The biggest concern of taking antidepressants during pregnancy is causing the baby to have a birth defect. However, the risk of birth defects due to antidepressant exposure in the womb is low.
Conversely, depression during pregnancy may be harmful to the baby. The expected mothers may not bother to seek prenatal care, eat healthy foods, or care for themselves. Depression during pregnancy raises the risk for babies of premature birth, low birth weight, less growth in the womb, and other problems after birth. Untreated depression during pregnancy also increases the risk of postpartum depression, resulting in new mothers to struggle bonding with their babies.
According to the Mayo Clinic, generally safe antidepressant options during pregnancy include citalopram, sertraline, escitalopram, fluoxetine; these antidepressants have risks of high blood pressure during pregnancy and premature birth, but risks are small.2 Most SSRIs are not linked with birth defects, except paroxetine might slightly raise the risk of heart defects in babies if taken during the first trimester. Antidepressants slightly linked to heart defects include bupropion, nortriptyline, and amitriptyline.

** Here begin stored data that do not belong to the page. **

What follows belongs to an exercise in optimizing a design on an open flow for small area, a short achievable clock period and few clock cycles per item; a production flow would make more cautious choices. Function was checked by simulation only, so behaviour that the tests miss may differ from the original. No activity file was given, so power comes from the tool's default toggle rates.

// cpu_top
module cpu_top (
    input  logic                   clk,
    input  logic                   rst_n,
    input  logic                   inst_vld,
    input  logic                   inst_last,
    input  cpu_isa_pkg::op_t       inst_op,
    input  cpu_isa_pkg::inst_id_t  inst_id,
    input  cpu_isa_pkg::reg_id_t   inst_dst_reg,
    input  cpu_isa_pkg::reg_id_t   inst_src_reg0,
    input  cpu_isa_pkg::reg_id_t   inst_src_reg1,
    input  cpu_isa_pkg::imm_t      inst_imm,
    output logic                   fetch_vld,
    output cpu_isa_pkg::pc_t       fetch_pc,
    output cpu_isa_pkg::inst_id_t  fetch_id,
    output logic                   inst_rdy,
    output logic                   write_mem_vld,
    output cpu_isa_pkg::inst_id_t  write_mem_id,
    output cpu_isa_pkg::data_t     write_mem_addr,
    output cpu_isa_pkg::data_t     write_mem_data,
    output logic                   exec_finish
);
    localparam int W = 16;
    cpu_isa_pkg::pc_t      pc_q;
    logic                  last_acc_q;    
    logic                  fin_q;
    logic                  ib_vld;
    logic                  ib_last;
    cpu_isa_pkg::op_t      ib_op;
    cpu_isa_pkg::reg_id_t  ib_dst;
    logic [3:0]            ib_s0_lo, ib_s0_hi, ib_s1_lo, ib_s1_hi;
    cpu_isa_pkg::imm_t     ib_imm;
    logic                  x_we;          
    logic                  x_mul;         
    logic                  x_st;          
    logic                  x_last;        
    logic                  x_add, x_cmp, x_shl, x_shr;
    cpu_isa_pkg::reg_id_t  x_dst;
    cpu_isa_pkg::inst_id_t x_id;          
    cpu_isa_pkg::data_t    x_a, x_b;
    logic [W/2-1:0]        x_one, x_two;   
    cpu_isa_pkg::data_t    alu_res;
    logic                  m_vld;
    cpu_isa_pkg::reg_id_t  m_dst;
    cpu_isa_pkg::data_t    m_s, m_c;
    cpu_isa_pkg::data_t    mul_s, mul_c;
    localparam int NX = 5;                
    logic [NX-1:0]         m_x, mul_x;
    cpu_isa_pkg::data_t    m_sum;
    cpu_isa_pkg::data_t    m_val;
    logic                  d_st, d_mul, d_add, d_cmp, d_shl, d_shr, d_addi, d_we;
    logic                  stall, go;
    cpu_isa_pkg::data_t    rf_a, rf_b, val_a, val_b;
    cpu_isa_pkg::data_t    rf_wdata;
  ...
clock: 7.0 ns
lec_check: 0
cap_margin: 20
core_margin: 2
core_utilization: 50
cts_cluster_diameter: 100
cts_cluster_size: 24
gpl_routability_driven: 0
place_density: 0.7
setup_slack_margin: 3.7
slew_margin: 20
standard.sh (not shown) runs the stock make flow with config.mk's settings and CLKGATE_MAP_FILE= SYNTH_SCRIPT=/design/flow/synth_recipe.tcl, a recipe that flattens the netlist after the stock synthesis.
==> flow/flow/run.sh <==
#!/bin/bash
# The standard layout (the standard.sh, unchanged synthesis) with two
# changes: the port buffers are sky130 buf cells, which the timing repair
# may resize, instead of the delay-buffer cell buffer_ports picks by default;
# and the clock tree is built without dummy loads. make's output goes to
# make_flow.log; each ORFS step keeps its own log under orfs/logs.
set -euo pipefail
export BUFFER_PORTS_ARGS="-buffer_cell sky130_fd_sc_hd__buf_2"
export CTS_ARGS="-sink_clustering_enable -repair_clock_nets -dont_use_dummy_load -sink_clustering_size 24 -sink_clustering_max_diameter 100"
bash standard.sh > make_flow.log 2>&1
Testbench counts at the start, summed over its fixed seeds: cycles 23,762, insts 22,445.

Due to safety concerns of antidepressants during pregnancy, many women choose to stop antidepressants. Current guidelines recommend women who discontinue antidepressants during pregnancy should switch to psychotherapy, but as was seen in this recent study, that does not often happen.
Investigators, led by Claire Boone, PhD, from the department of economics at McGill University in Montreal, Canada, used Merative MarketScan Research Databases with claims data for a large sample of privately insured US individuals. 1 The sample included women who gave birth between 2011 and 2017 and had prescription drug insurance coverage the month they gave birth and 24 months before and after; spouses were analyzed too if they were on the same insurance (56.5%). Among 385,731 new mothers, the mean age at childbirth was 31.8 years, 74.8% were employed, and the mean income was $84,577.
The team measured antidepressant medication fills, as well as psychotherapy claims of women and spouses for 2 years before and 2 years after the birth of a child. Before pregnancy, 4.3% of women filled an antidepressant prescription in the year before pregnancy, and this dropped to 2.2% during pregnancy, a reduction of 48.8%. Antidepressant use among 217,877 spouses had no similar changes, indicating that the reduction in antidepressant use was not linked to other changes in the couple’s life.
The analysis showed that women did not substitute antidepressant use with psychotherapy. In fact, there was a slight decrease in psychotherapy claims during pregnancy.
A month after giving birth, women’s mean medication fills returned to pre-pregnancy levels. This suggests that women only stopped taking antidepressants during pregnancy, not that they were trying to avoid treatment altogether. However, the time delay for antidepressants to begin working left many women untreated during the postnatal period, a time when women are at a high depression risk.
“These findings, coupled with evidence of mental health challenges during and after pregnancy, suggest the need for increased focus on and discussion about mental health treatments by pregnant women and their clinicians,” investigators concluded.